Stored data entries
### src/rtl/instruction_fetch_unit_pkg.sv
// Shared types and constants for the SPARC fetch stage: FSM states, trap codes,
// the RAM opcode used for instruction reads, and the redirect request bundle.
package sparc_fetch_pkg;

    typedef enum logic [1:0] {
        FETCH_REQ = 2'd0,
        WAIT_MFC  = 2'd1,
        ISSUE     = 2'd2,
        TRAP      = 2'd3
    } fetch_state_e;

    typedef enum logic [2:0] {
        TT_NONE     = 3'b000,
        TT_IACCESS  = 3'b001,
        TT_MISALIGN = 3'b010
    } trap_type_e;

    localparam logic [5:0]  RAM_OP_LDW = 6'b000000;
    localparam logic [31:0] WORD_STEP  = 32'd4;

    // Control-unit redirect request, meaningful only alongside exec_done.
    typedef struct packed {
        logic        redirect;
        logic        annul;
        logic [31:0] target;
    } redirect_req_t;

    function automatic logic is_misaligned(input logic [31:0] addr);
        return addr[1:0] != 2'b00;
    endfunction

endpackage

### src/rtl/instruction_fetch_unit_if.sv
// Bundle of the RAM read port and control-unit handshake around the fetch stage.
// master = fetch unit side, slave = RAM / control unit side.
interface instruction_fetch_unit_if;

    logic [31:0] mem_addr;
    logic        mem_rd;
    logic [5:0]  RAM_OpCode;
    logic [31:0] mem_data;
    logic        MFC;

    logic [31:0] IR_Out;
    logic        ir_valid;
    logic        exec_done;
    logic        redirect;
    logic        annul;
    logic [31:0] redirect_target;

    logic        trap_ack;
    logic [31:0] trap_vector;
    logic [31:0] PC;
    logic [31:0] NPC;
    logic        fetch_err;
    logic [2:0]  tt;

    modport master (
        output mem_addr, mem_rd, RAM_OpCode, IR_Out, ir_valid, PC, NPC, fetch_err, tt,
        input  mem_data, MFC, exec_done, redirect, annul, redirect_target, trap_ack, trap_vector
    );

    modport slave (
        input  mem_addr, mem_rd, RAM_OpCode, IR_Out, ir_valid, PC, NPC, fetch_err, tt,
        output mem_data, MFC, exec_done, redirect, annul, redirect_target, trap_ack, trap_vector
    );

endinterface

### src/rtl/instruction_fetch_unit_pc_seq.sv
// PC/nPC register pair: delayed-branch / annul next-PC selection, trap vector
// load and reset load.
module fetch_pc_sequencer
    import sparc_fetch_pkg::*;
#(
    parameter logic [31:0] RESET_PC = 32'h0000_0000
) (
    input  logic          Clk,
    input  logic          RESET,
    input  logic          advance,
    input  redirect_req_t req,
    input  logic          trap_load,
    input  logic [31:0]   trap_vector,
    output logic [31:0]   pc,
    output logic [31:0]   npc
);

    logic [31:0] pc_nxt, npc_nxt;

    always_comb begin
        pc_nxt  = pc;
        npc_nxt = npc;
        if (trap_load) begin
            pc_nxt  = trap_vector;
            npc_nxt = trap_vector + WORD_STEP;
        end else if (advance) begin
            unique case ({req.redirect, req.annul})
                2'b00: begin
                    pc_nxt  = npc;
                    npc_nxt = npc + WORD_STEP;
                end
                2'b10: begin
                    pc_nxt  = npc;
                    npc_nxt = req.target;
                end
                2'b11: begin
                    pc_nxt  = req.target;
                    npc_nxt = req.target + WORD_STEP;
                end
                default: begin
                    // untaken with annul: skip the delay slot
                    pc_nxt  = npc + WORD_STEP;
                    npc_nxt = npc + (WORD_STEP << 1);
                end
            endcase
        end
    end

    always_ff @(posedge Clk) begin
        if (!RESET) begin
            pc  <= RESET_PC;
            npc <= RESET_PC + WORD_STEP;
        end else begin
            pc  <= pc_nxt;
            npc <= npc_nxt;
        end
    end

endmodule

### src/rtl/instruction_fetch_unit.sv
// SPARC fetch stage: FSM, MFC timeout counter and IR latch around fetch_pc_sequencer.
// Optional FETCH_ALIGN_CHECK_EN traps misaligned PCs instead of issuing the read.
module instruction_fetch_unit
    import sparc_fetch_pkg::*;
#(
    parameter logic [31:0] RESET_PC    = 32'h0000_0000,
    parameter int unsigned MFC_TIMEOUT = 16
) (
    input  logic                      Clk,
    input  logic                      RESET,
    instruction_fetch_unit_if.master  bus
);

    localparam logic [7:0] TMO_LAST = 8'(MFC_TIMEOUT - 1);

    fetch_state_e  state, state_nxt;
    logic [7:0]    tmo_cnt, tmo_cnt_nxt;
    logic [31:0]   ir_q, ir_nxt;
    trap_type_e    tt_q, tt_nxt;
    logic          advance, trap_load, misaligned;
    logic [31:0]   pc, npc;
    redirect_req_t req;

    assign req = '{redirect: bus.redirect, annul: bus.annul, target: bus.redirect_target};

`ifdef FETCH_ALIGN_CHECK_EN
    assign misaligned = is_misaligned(pc);
`else
    assign misaligned = 1'b0;
`endif

    fetch_pc_sequencer #(.RESET_PC(RESET_PC)) u_pc_seq (
        .Clk         (Clk),
        .RESET       (RESET),
        .advance     (advance),
        .req         (req),
        .trap_load   (trap_load),
        .trap_vector (bus.trap_vector),
        .pc          (pc),
        .npc         (npc)
    );

    always_comb begin
        state_nxt   = state;
        tmo_cnt_nxt = tmo_cnt;
        ir_nxt      = ir_q;
        tt_nxt      = tt_q;
        advance     = 1'b0;
        trap_load   = 1'b0;
        unique case (state)
            FETCH_REQ: begin
                tmo_cnt_nxt = '0;
                if (misaligned) begin
                    state_nxt = TRAP;
                    tt_nxt    = TT_MISALIGN;
                end else begin
                    state_nxt = WAIT_MFC;
                end
            end
            WAIT_MFC: begin
                // a completing MFC beats the timeout on the last count
                if (bus.MFC) begin
                    ir_nxt    = bus.mem_data;
                    state_nxt = ISSUE;
                end else if (tmo_cnt == TMO_LAST) begin
                    state_nxt = TRAP;
                    tt_nxt    = TT_IACCESS;
                end else begin
                    tmo_cnt_nxt = tmo_cnt + 8'd1;
                end
            end
            ISSUE: begin
                if (bus.exec_done) begin
                    advance   = 1'b1;
                    state_nxt = FETCH_REQ;
                end
            end
            TRAP: begin
                if (bus.trap_ack) begin
                    trap_load = 1'b1;
                    tt_nxt    = TT_NONE;
                    state_nxt = FETCH_REQ;
                end
            end
            default: state_nxt = FETCH_REQ;
        endcase
    end

    always_ff @(posedge Clk) begin
        if (!RESET) begin
            state   <= FETCH_REQ;
            tmo_cnt <= '0;
            ir_q    <= '0;
            tt_q    <= TT_NONE;
        end else begin
            state   <= state_nxt;
            tmo_cnt <= tmo_cnt_nxt;
            ir_q    <= ir_nxt;
            tt_q    <= tt_nxt;
        end
    end

    // Read strobe is held off while reset is asserted even though state is FETCH_REQ.
    assign bus.mem_rd     = (state == FETCH_REQ) && RESET && !misaligned;
    assign bus.mem_addr   = pc;
    assign bus.RAM_OpCode = RAM_OP_LDW;
    assign bus.IR_Out     = ir_q;
    assign bus.ir_valid   = (state == ISSUE);
    assign bus.fetch_err  = (state == TRAP);
    assign bus.tt         = tt_q;
    assign bus.PC         = pc;
    assign bus.NPC        = npc;

endmodule

### src/flat_wrapper.sv
// flat-port wrapper written by rule: the top's interface ports become plain ports
module instruction_fetch_unit_flat import sparc_fetch_pkg::*;
#(
    parameter logic [31:0] RESET_PC    = 32'h0000_0000,
    parameter int unsigned MFC_TIMEOUT = 16
)
  (Clk, RESET, bus_mem_addr, bus_mem_rd, bus_RAM_OpCode, bus_IR_Out, bus_ir_valid, bus_PC, bus_NPC, bus_fetch_err, bus_tt, bus_mem_data, bus_MFC, bus_exec_done, bus_redirect, bus_annul, bus_redirect_target, bus_trap_ack, bus_trap_vector);
  instruction_fetch_unit_if bus_i ();
  input  logic Clk;
  input  logic RESET;
  output wire logic [$bits(bus_i.mem_addr)-1:0] bus_mem_addr;
  output wire logic [$bits(bus_i.mem_rd)-1:0] bus_mem_rd;
  output wire logic [$bits(bus_i.RAM_OpCode)-1:0] bus_RAM_OpCode;
  output wire logic [$bits(bus_i.IR_Out)-1:0] bus_IR_Out;
  output wire logic [$bits(bus_i.ir_valid)-1:0] bus_ir_valid;
  output wire logic [$bits(bus_i.PC)-1:0] bus_PC;
  output wire logic [$bits(bus_i.NPC)-1:0] bus_NPC;
  output wire logic [$bits(bus_i.fetch_err)-1:0] bus_fetch_err;
  output wire logic [$bits(bus_i.tt)-1:0] bus_tt;
  input wire logic [$bits(bus_i.mem_data)-1:0] bus_mem_data;
  input wire logic [$bits(bus_i.MFC)-1:0] bus_MFC;
  input wire logic [$bits(bus_i.exec_done)-1:0] bus_exec_done;
  input wire logic [$bits(bus_i.redirect)-1:0] bus_redirect;
  input wire logic [$bits(bus_i.annul)-1:0] bus_annul;
  input wire logic [$bits(bus_i.redirect_target)-1:0] bus_redirect_target;
  input wire logic [$bits(bus_i.trap_ack)-1:0] bus_trap_ack;
  input wire logic [$bits(bus_i.trap_vector)-1:0] bus_trap_vector;
  assign bus_mem_addr = bus_i.mem_addr;
  assign bus_mem_rd = bus_i.mem_rd;
  assign bus_RAM_OpCode = bus_i.RAM_OpCode;
  assign bus_IR_Out = bus_i.IR_Out;
  assign bus_ir_valid = bus_i.ir_valid;
  assign bus_PC = bus_i.PC;
  assign bus_NPC = bus_i.NPC;
  assign bus_fetch_err = bus_i.fetch_err;
  assign bus_tt = bus_i.tt;
  assign bus_i.mem_data = bus_mem_data;
  assign bus_i.MFC = bus_MFC;
  assign bus_i.exec_done = bus_exec_done;
  assign bus_i.redirect = bus_redirect;
  assign bus_i.annul = bus_annul;
  assign bus_i.redirect_target = bus_redirect_target;
  assign bus_i.trap_ack = bus_trap_ack;
  assign bus_i.trap_vector = bus_trap_vector;
  instruction_fetch_unit #(.RESET_PC(RESET_PC), .MFC_TIMEOUT(MFC_TIMEOUT)) u_core (.Clk(Clk), .RESET(RESET), .bus(bus_i));
endmodule
### config.mk
export PLATFORM = sky130hd
export DESIGN_NAME = instruction_fetch_unit_flat
export DESIGN_NICKNAME = d
export VERILOG_FILES = /design/src/rtl/instruction_fetch_unit_pkg.sv /design/src/rtl/instruction_fetch_unit_if.sv /design/src/rtl/instruction_fetch_unit_pc_seq.sv /design/src/rtl/instruction_fetch_unit.sv /design/src/flat_wrapper.sv
export SDC_FILE = /design/constraint.sdc
export NUM_CORES = 1
export LEC_CHECK = 0
export ABC_AREA = 1
export CORE_AREA = 2 2 119 168
export CTS_CLUSTER_DIAMETER = 120
export DETAILED_ROUTE_END_ITERATION = 8
export DIE_AREA = 0 0 121 170
export GPL_TIMING_DRIVEN = 1
export PLACE_DENSITY = 0.75
export SLEW_MARGIN = 30
export SYNTH_ARGS = -nofsm -noshare
export SYNTH_HDL_FRONTEND = slang
export SYNTH_SLANG_ARGS = --single-unit
### constraint.sdc
create_clock -name Clk -period 4.5 [get_ports Clk]
set_input_delay 0.9 -clock Clk [delete_from_list [all_inputs] [get_ports Clk]]
set_output_delay 0.9 -clock Clk [all_outputs]
set_load 0.1 [all_outputs]
==> results of run 1 <==
==> tightest hold or removal path: stages, from the launching register on <==
cell     delay, ns
dfxtp_1       0.32
nand2_1       0.06
a21oi_1       0.05
==> flip-flops by register name, summed over array words and instances, names as in the netlist <==
| register | flops |
|---|---|
| u_core.tmo_cnt | 8 |
| u_core.u_pc_seq.pc | 32 |
| u_core.bus.IR_Out | 32 |
| u_core.bus.tt | 1 |
| u_core.state | 2 |
| u_core.u_pc_seq.npc | 32 |
==> how the worst max path moves through the flow <==
stage | to | cells after the start
final | u_core.u_pc_seq.npc[27]$_SDFFE_PN0P_ | 11
after global routing | u_core.u_pc_seq.npc[20]$_SDFFE_PN0P_ | 11
after CTS | u_core.u_pc_seq.npc[20]$_SDFFE_PN0P_ | 11
after detailed placement | u_core.u_pc_seq.npc[20]$_SDFFE_PN0P_ | 11
after global placement | u_core.u_pc_seq.npc[3]$_SDFFE_PN0P_ | 9
after floorplan | bus_mem_rd | 4
==> layer usage <==
metal  GRT usage  vias up  routed length (um)
met2       0.648      547               18600
met3      0.0526      139                2650
met4       0.294        0                3480
met5           0        -                   0
met1       0.392     4828               13600
li1            -     4953                   -
==> kinds of logic (layout without fill, tap and decap cells) <==
kind of cell / after synthesis / in the layout / share of synthesized area
flops: 107 / 107 / 0.253
xor+xnor: 39 / 39 / 0.0404
simple gates: 735 / 735 / 0.382
fa+ha+maj: 5 / 5 / 0.00739
compound gates: 271 / 271 / 0.189
other cells: 1 / 8 / 0.000443
buf+inv: 236 / 402 / 0.128
==> per-stage QoR <==
step	total power, mW	worst slack [ns]
final	4.01	1.26
after global routing	4.13	1.12
after CTS	4.00	1.37
after detailed placement	3.17	0.973
after global placement	3.16	0.929
after floorplan	2.62	0.878
==> area by class of cell <==
cell class	instances	area (um^2)
inverter	133	499
fill	1932	7990
multi-input combinational	1058	5260
sequential	107	2140
tap	248	310
timing repair buffer	253	2490
clock buffer	9	225
clock inverter	7	80.1
==> layout by cell type, fill, tap and decap left out, types with 8 or more instances in the layout <==
cell type	n
nor2_1	148
inv_2	9
a31oi_1	21
a221oi_1	16
nand2_1	352
a21oi_1	107
nand3_1	140
inv_1	122
o221ai_1	23
dfxtp_1	107
conb_1	8
clkbuf_16	9
buf_4	19
clkdlybuf4s50_1	232
nor3_1	19
nand4_1	27
xor2_1	32
o21ai_0	72
nor2_2	16
==> power groups by stage <==
stage	registers, mW	logic [mW]	clock network [mW]
2_1_floorplan	1.81	0.812	0
3_3_place_gp	1.21	1.96	0
3_5_place_dp	1.21	1.96	0
4_1_cts	1.18	1.97	0.851
5_1_grt	1.20	2.06	0.880
6_report	1.19	1.98	0.851
==> synth_stat cells (3+ instances only) <==
cell	count
nand2_2	7
a221oi_1	16
dfxtp_1	107
nor2_1	148
buf_2	23
nand2_1	352
o22ai_1	4
xor2_1	32
inv_2	8
nor3_1	19
o21ai_0	72
nor2_2	16
o211ai_1	6
or2_2	5
a21oi_1	107
nand3b_1	3
ha_1	5
o21bai_1	3
nand4_1	27
a31oi_1	21
nor4_1	4
o221ai_1	23
xnor2_1	7
buf_4	45
a211oi_1	5
o21ai_1	6
inv_1	124
nor2_4	7
nand3_1	140
buf_1	5
nand3_2	4
clkbuf_1	29
==> results.md, run 1 <==
- CTS root buf: clkbuf_16
- Power share of the combinational group: 0.492
- Critical path capture point type: flop
- Reg2Reg Depth: 11
- Ant. Diodes: 0
- Final min period: 3.24 ns
- Skew-Pair Late Insertion Delay: 0.37 ns
- Final ANT Viol Nets: 0
- RD Place Congestion: 1.04
- Worst VDD drop: 0.272 mV
- Hold Crit Depth: 2
- Share of cells above drive strength 1: 0.0555
- CTS resizes: 0
- P_leak: 4.20 nW
- Top post-synthesis cells by area: dfxtp_1 25%, nand2_1 16%, nand3_1 8.3%
- Synth async-reset ratio: 0
- Switching part of the total power: 0.523
- Final #Nets: 1,670
- Slew Viols, Final: 0
- Routed vias/inst: 5.77
- Crit path max-delay family: buffers and inverters
- Synthesized area per cell: 6.07 um^2
- Final period utilization: 0.719
- Share of the synthesized area in the top cell type: 0.253
- Netlist area before placement: 8460 um^2
- Die H: 170 um
- Iter 0 DRT Violations: 908
- Main synth FF type: dfxtp_1
- Drt wl/cell: 21.1 um
- Yosys cell types: 44
- Register share of total power: 0.296
- Max Clk Rate: 309 MHz
- Worst hold path startpoint: u_core.bus.IR_Out[11]$_SDFFE_PN0P_
- Crit path top cell by count: nand2_1
- CP Max Fanout: 31
- Die W: 121 um
- Worst r2r dst: u_core.u_pc_seq.npc[16]$_SDFFE_PN0P_
- Layout Skew: 0.0121 ns
- Max clock buf depth: 2
- Final Util: 0.580
- Htree depth: 3
- CP max-delay cell: clkdlybuf4s50_1
- CTS tree: yes
- IO buf count: 234
- Crit path cell chain: clkdlybuf4s50_1 -> inv_1 -> buf_4 -> nand2_1 -> inv_2 -> nand2_1 -> nand3_1 -> nand2_1 -> nand3_1 -> nand2_1 -> inv_1
- RR Startpoint: u_core.u_pc_seq.npc[2]$_SDFFE_PN1P_
- Pint: 1.92 mW
- Crit Path Class: input port to flop
- Starting Density: 0.445
- DR pass1 iterations: 7
- First-pass GRT wire length: 57.6 mm
- WP buf/inv: 5
- GR Util All Layers: 0.370
- Cells after Synth: 1,394
- Initial antenna violation count: 0
- CP startpoint: bus_annul
- Layout Cells excl Fill: 1,815
- Area Overhead vs Synth: 30.1%
- Number of I/O pins: 243
- CP arrival: 3.55 ns
- Status: completed
- Postcts setup bufs: 0
- Clock Sinks: 107
- Post-synth top area cell: dfxtp_1
- Core area: 19,000 um^2
- DRC: 0
- Synthesized flop and latch total: 107
- Post-route cell area: 11,000 um^2
- Setup TNS: 0 ns
- Post-Route WL: 38.3 mm
- Dpl cells: 1,799
- Critical Path Start Type: input port
- Worst Path Required: 4.82 ns
- HP Class: flop to flop
- PD cells: 365 nW/um^2
- Worst-margin pin slew: 1.02 ns
- EDFF count, synth: 0
- Max-slew headroom: 0.319
- Clock Power Share: 0.212
- Max Cap Viol: 0
- Number of synthesis warnings: 0
- RSZ-0062 raised after global routing: no
- NetSw: 2.10 mW
- Clock transition at the registers of the reported paths: 0.08 ns
- Detailed placer's ending HPWL: 29.8 mm
- Seq/Total Area, Yosys: 0.253
- Slowest stage delay, CP: 0.71 ns
- GRT overflow: 0
- Die area: 20,600 um^2
- Largest net degree at the start of global routing: 55
- Setup violations, final: 0
- Hold slack: 0.465 ns
- DR vias: 10,500
- Hold Path End: u_core.bus.IR_Out[11]$_SDFFE_PN0P_
- CTS buffer count: 9
- Fin. Hold Viols: 0
- Reg2Reg Setup Slack: 2.02 ns
- Row count: 60
- DP Area: 10,700 um^2
- Vias in the first global route: 10,100
- CTS Hold Bufs: 0
No activity file was read; power rests on OpenSTA's default activity.
==> run 2: changes to the inputs <==
==> constraint.sdc (replaced) <==
create_clock -name Clk -period 3.1 [get_ports Clk]
set_input_delay 0.62 -clock Clk [delete_from_list [all_inputs] [get_ports Clk]]
set_output_delay 0.62 -clock Clk [all_outputs]
set_load 0.1 [all_outputs]
==> run 2 against run 1 <==
Against the previous run: first-iteration DRC count rose by 24%; clock power grew 47%; flip-flop and latch count unchanged; sequential share of layout area is 0.22 points higher; utilization down 0.65 points; hold slack improved by 0.0020 ns; via count up 0.50%; power up 45%; routed wire length fell by 5.5%; final cell count rose by 0.88%; largest cell class unchanged; highest routed layer unchanged.
==> results.md, run 2 (synthesis results as in run 1) <==
- Detailed placer's ending HPWL: 28.6 mm
- Critical path capture point type: flop
- Core area: 19,000 um^2
- Max Cap Viol: 0
- Layout Cells excl Fill: 1,831
- Slew Viols, Final: 0
- GRT overflow: 0
- Die H: 170 um
- DP Area: 10,600 um^2
- Die W: 121 um
- CP Max Fanout: 4
- Area Overhead vs Synth: 28.6%
- P_leak: 4.57 nW
- Row count: 60
- CTS buffer count: 9
- CP arrival: 2.92 ns
- Clock Sinks: 107
- Iter 0 DRT Violations: 1,127
- IO buf count: 234
- Largest net degree at the start of global routing: 58
- Postcts setup bufs: 0
- Worst Path Required: 3.42 ns
- Final period utilization: 0.838
- HP Class: flop to flop
- CTS Hold Bufs: 0
- RSZ-0062 raised after global routing: no
- # fillers: 1,898
- Max Clk Rate: 385 MHz
- Max-slew headroom: 0.505
- Post-Route WL: 36.2 mm
- Worst-margin pin slew: 0.743 ns
- Clock transition at the registers of the reported paths: 0.09 ns
- Most common cell after layout, fill and taps aside: nand2_1
- Drt wl/cell: 19.8 um
- Starting Density: 0.445
- Critical Path Start Type: input port
- Sequential cell area: 2140 um^2
- First-pass GRT wire length: 55.1 mm
- Worst VDD drop: 0.365 mV
- CTS root buf: clkbuf_16
- Skew-Pair Late Insertion Delay: 0.38 ns
- Max clock buf depth: 2
- Status: completed
- Final ANT Viol Nets: 0
- Initial antenna violation count: 0
- CTS resizes: 0
- DRC: 0
- Most frequent cells in the layout: 352 x nand2_1, 160 x buf_4, 148 x nor2_1
- DR pass1 iterations: 6
- RD Place Congestion: 1.02
- Setup TNS: 0 ns
- Pwr Total: 5.81 mW
- Number of I/O pins: 243
- Die area: 20,600 um^2
- Final #Nets: 1,686
- Htree depth: 3
- Routed vias/inst: 5.74
- DR vias: 10,500
- Dpl cells: 1,815
- PD cells: 534 nW/um^2
- Share of cells above drive strength 1: 0.147
- Hold slack: 0.467 ns
- Final min period: 2.60 ns
- Crit Path Class: input port to flop
- Fin. Hold Viols: 0
- Area of the multi-input gates: 5260 um^2
- CTS tree: yes
- GR Util All Layers: 0.349
- Post-route cell area: 10,900 um^2
- Setup violations, final: 0
- Vias in the first global route: 9,899
- Ant. Diodes: 0
- Layout Skew: 0.0141 ns
[run 2: cell count changes in the layout (fill, tap and decap cells not counted)]
cell and delta:
clkdlybuf4s50_1 -131, buf_12 +6, inv_2 -1, inv_1 +1, buf_4 +141, clkinvlp_4 -1, clkinv_8 +1
[run 2: cell type report]
type | count | area share
Multi-Input combinational cell | 1058 | 0.483
Timing Repair Buffer | 269 | 0.217
Sequential cell | 107 | 0.197
Inverter | 133 | 0.0459
Tap cell | 248 | 0.0285
Clock buffer | 9 | 0.0207
Clock inverter | 7 | 0.00816
[run 2: power by group]
part	switching (mW)	leakage (nW)	total, mW	internal [mW]
logic	2.19	3.55	2.84	0.648
clock network	0.664	0.153	1.25	0.588
registers	0.201	0.870	1.72	1.52
total	3.05	4.57	5.81	2.75
[run 2: metrics by stage]
step                      utilization  worst slack [ns]
after floorplan                     -            0.0376
after global placement          0.556             0.139
after detailed placement        0.556             0.107
after CTS                       0.573             0.488
after global routing            0.573             0.374
final                           0.573             0.502
[run 2: final timing paths]
path,start,to,slack (ns),cells past startpoint
setup / recovery,bus_trap_vector[2],u_core.u_pc_seq.npc[24]$_SDFFE_PN0P_,0.50,12
hold reg to reg,u_core.bus.IR_Out[17]$_SDFFE_PN0P_,u_core.bus.IR_Out[17]$_SDFFE_PN0P_,0.47,2
hold / removal,u_core.bus.IR_Out[17]$_SDFFE_PN0P_,u_core.bus.IR_Out[17]$_SDFFE_PN0P_,0.47,2
setup reg to reg,u_core.u_pc_seq.npc[2]$_SDFFE_PN1P_,u_core.u_pc_seq.npc[14]$_SDFFE_PN0P_,0.65,10
[run 2: layer usage]
layer  vias up  GRT usage  part of all wire
met3       151     0.0533             0.073
li1       4988          -                 -
met5         -          0                 0
met4         0      0.276             0.093
met2       575      0.590              0.48
met1      4805      0.386              0.36
[run 2: worst max-delay path: stages]
cell and delay (ns):
clkdlybuf4s50_1 0.55, ha_1 0.21, nand2_1 0.16, nor2_2 0.18, nand3_2 0.12, nor2_4 0.18
nand4_4 0.14, nor2_1 0.19, nor2_1 0.06, nor2_1 0.26, o21bai_1 0.15, nor2_1 0.10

• Your objective:
Whenever a line above includes "gates", copy it in full.

• Answer:
simple gates: 735 / 735 / 0.382
compound gates: 271 / 271 / 0.189
- Area of the multi-input gates: 5260 um^2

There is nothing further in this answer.